(MATERIAL TO PROCESS):
==> src/rtl/seg_display_pkg.sv <==
// Shared constants and the hex glyph decoder for the multiplexed 7-segment
// display driver. Glyphs are active-low, bit order {g,f,e,d,c,b,a}.
package seg_display_pkg;

  localparam logic [6:0] SEG_OFF = 7'h7F;

  localparam logic [6:0] GLYPH_0 = 7'b1000000;
  localparam logic [6:0] GLYPH_1 = 7'b1111001;
  localparam logic [6:0] GLYPH_2 = 7'b0100100;
  localparam logic [6:0] GLYPH_3 = 7'b0110000;
  localparam logic [6:0] GLYPH_4 = 7'b0011001;
  localparam logic [6:0] GLYPH_5 = 7'b0010010;
  localparam logic [6:0] GLYPH_6 = 7'b0000010;
  localparam logic [6:0] GLYPH_7 = 7'b1111000;
  localparam logic [6:0] GLYPH_8 = 7'b0000000;
  localparam logic [6:0] GLYPH_9 = 7'b0010000;
  localparam logic [6:0] GLYPH_A = 7'b0001000;
  localparam logic [6:0] GLYPH_B = 7'b0000011;
  localparam logic [6:0] GLYPH_C = 7'b1000110;
  localparam logic [6:0] GLYPH_D = 7'b0100001;
  localparam logic [6:0] GLYPH_E = 7'b0000110;
  localparam logic [6:0] GLYPH_F = 7'b0001110;

  function automatic logic [6:0] hex_to_seg(input logic [3:0] nibble);
    logic [6:0] seg;
    case (nibble)
      4'h0:    seg = GLYPH_0;
      4'h1:    seg = GLYPH_1;
      4'h2:    seg = GLYPH_2;
      4'h3:    seg = GLYPH_3;
      4'h4:    seg = GLYPH_4;
      4'h5:    seg = GLYPH_5;
      4'h6:    seg = GLYPH_6;
      4'h7:    seg = GLYPH_7;
      4'h8:    seg = GLYPH_8;
      4'h9:    seg = GLYPH_9;
      4'hA:    seg = GLYPH_A;
      4'hB:    seg = GLYPH_B;
      4'hC:    seg = GLYPH_C;
      4'hD:    seg = GLYPH_D;
      4'hE:    seg = GLYPH_E;
      default: seg = GLYPH_F;
    endcase
    return seg;
  endfunction

endpackage

==> src/rtl/seg_scan_timer.sv <==
// Digit-slot timing: slot counter, digit index, end-of-frame pulse and the
// anode on-window (anti-ghosting dead time followed by the PWM on-time).
module seg_scan_timer #(
  parameter int unsigned NUM_DIGITS   = 4,
  parameter int unsigned PRESCALE     = 100000,
  parameter int unsigned BLANK_CYCLES = 16,
  parameter int unsigned BR_W         = 3,
  localparam int unsigned IDX_W       = $clog2(NUM_DIGITS),
  localparam int unsigned CNT_W       = $clog2(PRESCALE)
) (
  input  logic             clk,
  input  logic             rst_n,
  input  logic [BR_W-1:0]  brightness_i,
  output logic [IDX_W-1:0] idx_o,
  output logic             win_o,
  output logic             frame_done_o
);

  localparam int unsigned ON_SPAN = PRESCALE - BLANK_CYCLES;
  localparam int unsigned STEP    = ON_SPAN >> BR_W;

  logic [CNT_W-1:0] cnt_q, cnt_d;
  logic [IDX_W-1:0] idx_q, idx_d;
  logic [BR_W-1:0]  br_q, br_d;
  logic             slot_end;
  logic [31:0]      on_cycles;

  // Next-state for counter/index; brightness is taken live at cnt 0 so the
  // window is right even in the first cycle of a slot, then held.
  always_comb begin
    slot_end = (cnt_q == CNT_W'(PRESCALE - 1));
    cnt_d    = slot_end ? '0 : cnt_q + 1'b1;
    idx_d    = idx_q;
    if (slot_end) begin
      idx_d = (idx_q == IDX_W'(NUM_DIGITS - 1)) ? '0 : idx_q + 1'b1;
    end
    br_d      = (cnt_q == '0) ? brightness_i : br_q;
    on_cycles = (&br_d) ? ON_SPAN : 32'(br_d) * STEP;
    win_o     = (32'(cnt_q) >= BLANK_CYCLES) &&
                (32'(cnt_q) < BLANK_CYCLES + on_cycles);
  end

  // Timer state registers.
  always_ff @(posedge clk or negedge rst_n) begin
    if (!rst_n) begin
      cnt_q <= '0;
      idx_q <= '0;
      br_q  <= '0;
    end else begin
      cnt_q <= cnt_d;
      idx_q <= idx_d;
      br_q  <= br_d;
    end
  end

  assign idx_o        = idx_q;
  assign frame_done_o = slot_end && (idx_q == IDX_W'(NUM_DIGITS - 1));

endmodule

==> src/rtl/seg_scan_display.sv <==
// N-digit multiplexed 7-segment driver with tear-free double buffering,
// anti-ghosting dead time and PWM brightness. All pin outputs are active-low
// and registered. Optional build macro SEG_LEADING_ZERO_BLANK_EN adds
// automatic leading-zero blanking when the active buffer is loaded.
module seg_scan_display
  import seg_display_pkg::*;
#(
  parameter int unsigned NUM_DIGITS   = 4,
  parameter int unsigned PRESCALE     = 100000,
  parameter int unsigned BLANK_CYCLES = 16,
  parameter int unsigned BR_W         = 3
) (
  input  logic                    clk,
  input  logic                    rst_n,
  input  logic                    load,
  input  logic [4*NUM_DIGITS-1:0] digits_in,
  input  logic [NUM_DIGITS-1:0]   blank_in,
  input  logic [NUM_DIGITS-1:0]   dp_in,
  input  logic [BR_W-1:0]         brightness,
  output logic [6:0]              segment,
  output logic                    dp_out,
  output logic [NUM_DIGITS-1:0]   an,
  output logic                    frame_done
);

  localparam int unsigned IDX_W = $clog2(NUM_DIGITS);

  logic [IDX_W-1:0] idx;
  logic             win;
  logic             frame_end;

  seg_scan_timer #(
    .NUM_DIGITS  (NUM_DIGITS),
    .PRESCALE    (PRESCALE),
    .BLANK_CYCLES(BLANK_CYCLES),
    .BR_W        (BR_W)
  ) u_timer (
    .clk         (clk),
    .rst_n       (rst_n),
    .brightness_i(brightness),
    .idx_o       (idx),
    .win_o       (win),
    .frame_done_o(frame_end)
  );

  logic [4*NUM_DIGITS-1:0] pend_dig_q, pend_dig_d, act_dig_q, act_dig_d;
  logic [NUM_DIGITS-1:0]   pend_blk_q, pend_blk_d, act_blk_q, act_blk_d;
  logic [NUM_DIGITS-1:0]   pend_dp_q, pend_dp_d, act_dp_q, act_dp_d;
  logic                    pend_vld_q, pend_vld_d;
  logic [NUM_DIGITS-1:0]   in_blk_eff, pend_blk_eff;

`ifdef SEG_LEADING_ZERO_BLANK_EN
  // Zero digits from the top down are darkened until a non-zero digit or a
  // lit decimal point is met; digit 0 always stays visible.
  function automatic logic [NUM_DIGITS-1:0] lz_mask(
    input logic [4*NUM_DIGITS-1:0] d,
    input logic [NUM_DIGITS-1:0]   dp
  );
    logic run;
    lz_mask = '0;
    run     = 1'b1;
    for (int i = int'(NUM_DIGITS) - 1; i >= 1; i--) begin
      if (run && (d[4*i +: 4] == 4'h0) && !dp[i]) lz_mask[i] = 1'b1;
      else run = 1'b0;
    end
  endfunction

  assign in_blk_eff   = blank_in | lz_mask(digits_in, dp_in);
  assign pend_blk_eff = pend_blk_q | lz_mask(pend_dig_q, pend_dp_q);
`else
  assign in_blk_eff   = blank_in;
  assign pend_blk_eff = pend_blk_q;
`endif

  // Buffer swap: a load on the frame boundary bypasses pending entirely.
  always_comb begin
    pend_dig_d = pend_dig_q;
    pend_blk_d = pend_blk_q;
    pend_dp_d  = pend_dp_q;
    pend_vld_d = pend_vld_q;
    act_dig_d  = act_dig_q;
    act_blk_d  = act_blk_q;
    act_dp_d   = act_dp_q;
    if (load) begin
      pend_dig_d = digits_in;
      pend_blk_d = blank_in;
      pend_dp_d  = dp_in;
    end
    if (frame_end && load) begin
      act_dig_d  = digits_in;
      act_blk_d  = in_blk_eff;
      act_dp_d   = dp_in;
      pend_vld_d = 1'b0;
    end else if (frame_end && pend_vld_q) begin
      act_dig_d  = pend_dig_q;
      act_blk_d  = pend_blk_eff;
      act_dp_d   = pend_dp_q;
      pend_vld_d = 1'b0;
    end else if (load) begin
      pend_vld_d = 1'b1;
    end
  end

  // Pending and active buffer registers.
  always_ff @(posedge clk or negedge rst_n) begin
    if (!rst_n) begin
      pend_dig_q <= '0;
      pend_blk_q <= '0;
      pend_dp_q  <= '0;
      pend_vld_q <= 1'b0;
      act_dig_q  <= '0;
      act_blk_q  <= '0;
      act_dp_q   <= '0;
    end else begin
      pend_dig_q <= pend_dig_d;
      pend_blk_q <= pend_blk_d;
      pend_dp_q  <= pend_dp_d;
      pend_vld_q <= pend_vld_d;
      act_dig_q  <= act_dig_d;
      act_blk_q  <= act_blk_d;
      act_dp_q   <= act_dp_d;
    end
  end

  logic [6:0]            seg_q, seg_d;
  logic                  dp_q, dp_d;
  logic [NUM_DIGITS-1:0] an_q, an_d;
  logic                  dark;

  // Decode the current digit from the active buffer only.
  always_comb begin
    dark  = act_blk_q[idx];
    seg_d = dark ? SEG_OFF : hex_to_seg(act_dig_q[{idx, 2'b00} +: 4]);
    dp_d  = ~(act_dp_q[idx] & ~dark);
    an_d  = '1;
    if (win && !dark) an_d[idx] = 1'b0;
  end

  // Output pin registers, all updated on the same edge.
  always_ff @(posedge clk or negedge rst_n) begin
    if (!rst_n) begin
      seg_q <= SEG_OFF;
      dp_q  <= 1'b1;
      an_q  <= '1;
    end else begin
      seg_q <= seg_d;
      dp_q  <= dp_d;
      an_q  <= an_d;
    end
  end

  assign segment    = seg_q;
  assign dp_out     = dp_q;
  assign an         = an_q;
  assign frame_done = frame_end;

endmodule

==> config.mk <==
export PLATFORM = sky130hd
export DESIGN_NAME = seg_scan_display
export DESIGN_NICKNAME = d
export VERILOG_FILES = /design/src/rtl/seg_display_pkg.sv /design/src/rtl/seg_scan_timer.sv /design/src/rtl/seg_scan_display.sv
export SDC_FILE = /design/constraint.sdc
export NUM_CORES = 1
export LEC_CHECK = 0
export BUFFER_PORTS_ARGS = -buffer_cell sky130_fd_sc_hd__buf_2
export CORE_AREA = 5 5 128 130
export CTS_CLUSTER_SIZE = 20
export DETAILED_ROUTE_END_ITERATION = 12
export DIE_AREA = 0 0 133 135
export GPL_TIMING_DRIVEN = 0
export PLACE_DENSITY = 0.58
export SYNTH_ARGS = -nofsm -noshare
export SYNTH_HDL_FRONTEND = slang
export SYNTH_HIERARCHICAL = 1
export SYNTH_SLANG_ARGS = --single-unit
==> constraint.sdc <==
create_clock -name clk -period 8.6 [get_ports clk]
set_clock_uncertainty 0.2 [all_clocks]
set_input_delay 0.43 -clock clk [delete_from_list [all_inputs] [get_ports clk]]
set_output_delay 0.43 -clock clk [all_outputs]
set_load 0.05 [all_outputs]
; ---- Word level (Yosys, flattened, before mapping)
; Memories as Yosys holds them, arrays and structs flattened.
; Index checks and enable logic that the tools add are counted.
[totals]
romBits = 112
register_bits = 83
n_memories = 1
input_bits = 30
wordCells = 61
[op_classes]
n_addsub = 3
bitwise_logic = 4
reduce_logical = 11
n_mux = 21
shift = 1
multipliers = 1
n_eq_ne = 2
magnitude_cmp = 4
[memory_table]
columns = name, depth, word_bits, rd, rd_clocked_by_memory_dff, wr, line
row1 = (name not given), 16, 7, 1, 0, 0, seg_display_pkg.sv:26  ; case (nibble)
[op_table]
columns = operator, n
row1 = $mux 17, 2
row2 = $add 5x32->32 const A, 1
row3 = $lt 17x32->1, 1
row4 = $mux 16, 2
row5 = $mux 4, 5
row6 = $add 17x1->17 const B, 1
row7 = $eq 17x17->1 const B, 1
row8 = $ge 17x5->1 const B, 1
row9 = $logic_not 17->1, 1
row10 = $mul 3x13->16 const B, 1
row11 = $shiftx 16x5->4, 1
row12 = $mux 7, 1
row13 = $logic_and 1x1->1, 6
row14 = $mux 1, 6
row15 = $bmux 1 s2, 2
row16 = $not 4->4, 1
row17 = $lt 2x3->1 const B, 1
row18 = $mux 3, 1
row19 = $reduce_and 3->1, 1
row20 = $reduce_bool 3->1, 1
row21 = $add 2x1->2 const B, 1
row22 = $demux 1 s2, 1
row23 = $eq 2x2->1 const B, 1
row24 = $ge 2x1->1 const B, 1
row25 = 5 further kinds, 6

; ---- Longest topological paths before layout
[depth]
depth_word = 9
depth_mapped = 24
mapped_depth_nobuf = 23

; ---- Modules after synthesis
; The synthesis kept the hierarchy.
[modules_own_cells]
columns = module, area_each_um2, cells_each, seq_area_each_um2, instances
row1 = seg_scan_display, 2632.5, 169, 1541.5, 1
row2 = seg_scan_timer, 1808.0, 195, 550.5, 1

; ---- Least setup slack after synthesis
; OpenSTA, ideal clock, no wires.
[synth_timing]
kind = flip-flop to flip-flop
start = register u_timer.cnt_q[12]
end = register an_q[0], in the netlist an[0]
setup_time_ps = 100
path_buffers = 0
path_stages_with_launch = 17
t_arrival_ps = 4667
path_slack_ps = 3632
synth_period_minus_slack_ps = 4968
required_time_ps = 8300
cell_sequence = dfrtp_1 nor4_4 nand4_2 nor2_1 mux2_2 ha_1 ha_1 fa_1 nand2_1 a21oi_1 mux2i_1 ha_1 and4_1 a221oi_1 nand3_1 o211ai_1 or4b_2
[synth_between]
elab_chain_len = 9
word_cells_on_any_way = 11
classes_between = add/sub (1) / mul (1) / order compare (2) / mux (3) / reduce/logical (4)
[synth_rtl]
columns = item, line
row1 = from (decl), seg_scan_timer.sv:22  ; logic [CNT_W-1:0] cnt_q, cnt_d;
row2 = from (signal assigned), seg_scan_timer.sv:50  ; cnt_q <= cnt_d;
row3 = $logic_not 17->1 *, seg_scan_timer.sv:37  ; br_d = (cnt_q == '0) ? brightness_i : br_q;
row4 = $mux 3 *, seg_scan_timer.sv:37
row5 = net u_timer.br_d[1], seg_scan_timer.sv:24  ; logic [BR_W-1:0] br_q, br_d;
row6 = $mul 3x13->16 or $reduce_and 3->1 (tied branches), seg_scan_timer.sv:38  ; on_cycles = (&br_d) ? ON_SPAN : 32'(br_d) * STEP;
row7 = $mux 17 *, seg_scan_timer.sv:38
row8 = $add 5x32->32 *, seg_scan_timer.sv:40  ; (32'(cnt_q) < BLANK_CYCLES + on_cycles);
row9 = $lt 17x32->1 *, seg_scan_timer.sv:40
row10 = $logic_and 1x1->1 *, seg_scan_timer.sv:39  ; win_o = (32'(cnt_q) >= BLANK_CYCLES) &&
row11 = net win, seg_scan_display.sv:29  ; logic win;
row12 = $logic_and 1x1->1 *, seg_scan_display.sv:136  ; if (win && !dark) an_d[idx] = 1'b0;
row13 = $mux 4 *, seg_scan_display.sv:136
row14 = net an_d[0], seg_scan_display.sv:127  ; logic [NUM_DIGITS-1:0] an_q, an_d;
row15 = to (signal assigned), seg_scan_display.sv:148  ; an_q <= an_d;
row16 = to (decl), seg_scan_display.sv:127
; Mark *: on every way through the listed nets, which the timed path passes. The rest lies on a longest branch.
; A chain may end at the register's enable or synchronous reset.

; ---- Worst setup path after layout
[layout_timing]
start = register u_timer.cnt_q[6]
end = register an_q[0], in the netlist an[0]
; The elaborated chain is that of the path after synthesis.

==> results.tsv <==
metric	value	unit
syn_area_per_cell	12.2	um^2
post_cts_resized	0	
ir_drop	0.0000881	V
die_width	133	um
rsz0062_at_grt	false	
endpoint_kind	flop	
worstSetupPathType	reg2reg	
grt_pass1_wl	15.6	mm
ys_seq_area_share	47.1	%
htree_levels	3	
cts_tree	done	
synthXorXnorAreaFrac	3.55	%
place_congestion	0.845	
r2r_slack	2810	ps
clk_pin_slew	60	ps
use_met1	13.7	%
grt_max_degree	59	
root_buffer	clkbuf_16	
required	8640	ps
die_area	18000	um^2
die_h	135	um
viasPerCell	4.89	
crit_buf_inv	1	
synth_compound_area_share	5.92	%
synth_edf_count	0	
dr_total_vias	2987	
cp_max_fo	7	
drt-initial-drc-count	156	
grt-busiest-layer	met2	
grt_overflow	0	
synth_top_family_by_area	multiplexers	
tightest_slew	651	ps
setup_tns	0	ps
met2_usage	17.9	%
drt-pass1-iter-count	4	
fin_crit	5790	ps
placed_cells	594	
n_fill_cell	1485	
slowest_stage	or4b_2	
mostFrequentLayoutCell	dfrtp_1	
crit_top_cell	ha_1	
cts.sinks	83	
final_area	5230	um^2
instances_no_fill	611	
status	finished, final reports clean	
most-common-layout-cells	dfrtp_1, mux2_2, buf_2	
cp_cell_sequence	clkbuf_1, nor4_4, nand4_2, nor2_1, mux2_2, ha_1, ha_1, fa_1, nand2_1, a21oi_1, mux2i_1, ha_1, and4_1, a221oi_1, nand3_1, o211ai_1, or4b_2	
cellPowerDensity	167	nW/um^2
max_clock_freq	173	MHz
synthesis.area	4440	um^2
hpwl	6.99	mm
fp-row-count	45	
layout-drive-gt1-share	34.8	%
yosys.area_share.simple	13.1	%
grt_pass1_vias	3072	
synth-seq-cells	83	
portBuffers	41	
leakagePower	2.40	nW
post-route-period-util	67.3	%
dp_slack	2860	ps
synth_cells	364	
clockBufferDepth	2	
io_pins	43	
start_util	29.5	%
setup_violations	0	
maxSlewHeadroom	56.2	%
n_antenna_cell	0	
synth.area.mux_share	18.1	%
wirelength	9.16	mm
synth_flop_cell	dfrtp_1	
placed_area	4910	um^2
drc	0	
grtUsageTotal	10.7	%
syn_to_final_growth	17.8	%
ant_nets	0	
post_drt_wl_per_cell	15.0	um
antenna_found_initial	0	
register_area	2090	um^2
holdWs	142	ps
synthArstFlopShare	100	%
core	15000	um^2
syn_nets	426	
drv_cap	0	
clk_latency	340	ps
cp-start-kind	flop	
hold_path_class	in2reg	
grt_use_met3	3.20	%
hold_viol_final	0	
cpPeakStageDelay	650	ps
synthDistinctLibCells	57	
cts_buffers	9	
nNetsFinal	480	
worstPathArrival	5830	ps
drv_slew	0	
critical_path.top_delay_family	simple AND/OR/NAND/NOR gates	
yosys_warnings	6	
multiInputGateArea	2210	um^2
synth_fa_ha_area_share	9.19	%
setup_ws	2810	ps
-- metrics by stage --
stage               utilization (%)  total power, mW
finish                         34.8            0.872
global route                   34.8            0.911
CTS                            34.8            0.886
detailed placement             32.7            0.486
global placement               32.5            0.481
floorplan                         -            0.456
-- power breakdown --
| part | total, mW | internal, mW | switching (mW) |
|---|---|---|---|
| registers | 0.405 | 0.403 | 0.00287 |
| clock network | 0.394 | 0.235 | 0.159 |
| logic | 0.0727 | 0.0329 | 0.0398 |
-- final cells by class --
class,count,area share [%]
multi-input cells,254,42.3
flip-flops and latches,83,40.0
repair buffers,43,4.69
clock buffers,10,4.57
well taps,188,4.50
plain buffers,13,1.58
clock inverters,6,1.34
inverters,14,1.00
-- registers in the layout (all words and copies together) (netlist names) --
| register | count |
|---|---|
| act_blk_q | 4 |
| pend_dp_q | 4 |
| pend_blk_eff | 4 |
| act_dp_q | 4 |
| u_timer/cnt_q | 17 |
| act_dig_q | 16 |
| pend_dig_q | 16 |
| an | 4 |
| segment | 7 |
| pend_vld_q | 1 |
| u_timer/idx_o | 2 |
| dp_out | 1 |
| u_timer/br_q | 3 |
-- synthesized netlist by cell type, types with 3 or more instances --
| cell type | count | area share [%] |
|---|---|---|
| nor3_1 | 5 | 0.56 |
| dfrtp_1 | 71 | 40 |
| nand4_1 | 7 | 0.99 |
| a21oi_1 | 12 | 1.4 |
| mux4_1 | 3 | 1.8 |
| a31oi_1 | 4 | 0.56 |
| mux2i_1 | 6 | 1.4 |
| xor2_1 | 8 | 1.6 |
| o211ai_1 | 4 | 0.68 |
| buf_6 | 3 | 0.76 |
| dfstp_2 | 12 | 7.1 |
| ha_1 | 31 | 8.7 |
| or3_1 | 4 | 0.56 |
| and3_1 | 3 | 0.42 |
| o21ai_0 | 3 | 0.34 |
| buf_2 | 6 | 0.68 |
| nand2_1 | 23 | 1.9 |
| inv_1 | 14 | 1.2 |
| nand3_1 | 16 | 1.8 |
| mux2_2 | 53 | 13 |
| nor2_1 | 18 | 1.5 |
| xnor2_1 | 10 | 2.0 |
| mux4_2 | 3 | 1.5 |
-- what timing repair did --
item	4_1_cts	5_1_grt
hold endpoints to repair	25	0
hold buffers	1	0
buffers inserted	0	0
-- path summary, 6_finish.rpt --
path                             startpoint        endpoint  cells past startpoint
setup / recovery           u_timer/cnt_q[6]           an[0]                     17
setup reg to reg           u_timer/cnt_q[6]           an[0]                     17
hold / removal                digits_in[10]  pend_dig_q[10]                      2
hold reg to reg              pend_dig_q[10]  pend_dig_q[10]                      1
max in group asynchronous             rst_n          dp_out                      3
min in group asynchronous             rst_n   pend_dig_q[5]                      2
-- routing by layer --
layer,part of all wire (%),vias to the layer above
li1,-,1441
met1,46,1495
met2,49,44
met3,4.6,7
met4,0.87,0
met5,0,-
-- cell families (layout without fill, tap and decap cells) --
logic type,Yosys count,count (layout)
and+or+nand+nor,100,100
DFF,83,83
muxes,65,65
AOI/OAI and AO/OA,39,39
adders and majority gates,32,32
buffers and inverters,27,86
xor gates and xnor gates,18,18
-- worst register-to-register path, stage by stage (launching register included) --
cell and delay (ps):
dfrtp_1 390, clkbuf_1 220, nor4_4 240, nand4_2 230
nor2_1 310, mux2_2 440, ha_1 330, ha_1 240
fa_1 540, nand2_1 100, a21oi_1 170, mux2i_1 270
ha_1 280, and4_1 200, a221oi_1 350, nand3_1 120
o211ai_1 450, or4b_2 650
(Power assumes the default switching activity.)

(EXERCISE REQUIREMENTS): A single figure, the number of lines above with the word "inverters", is the whole answer.

(THE ANSWER): 3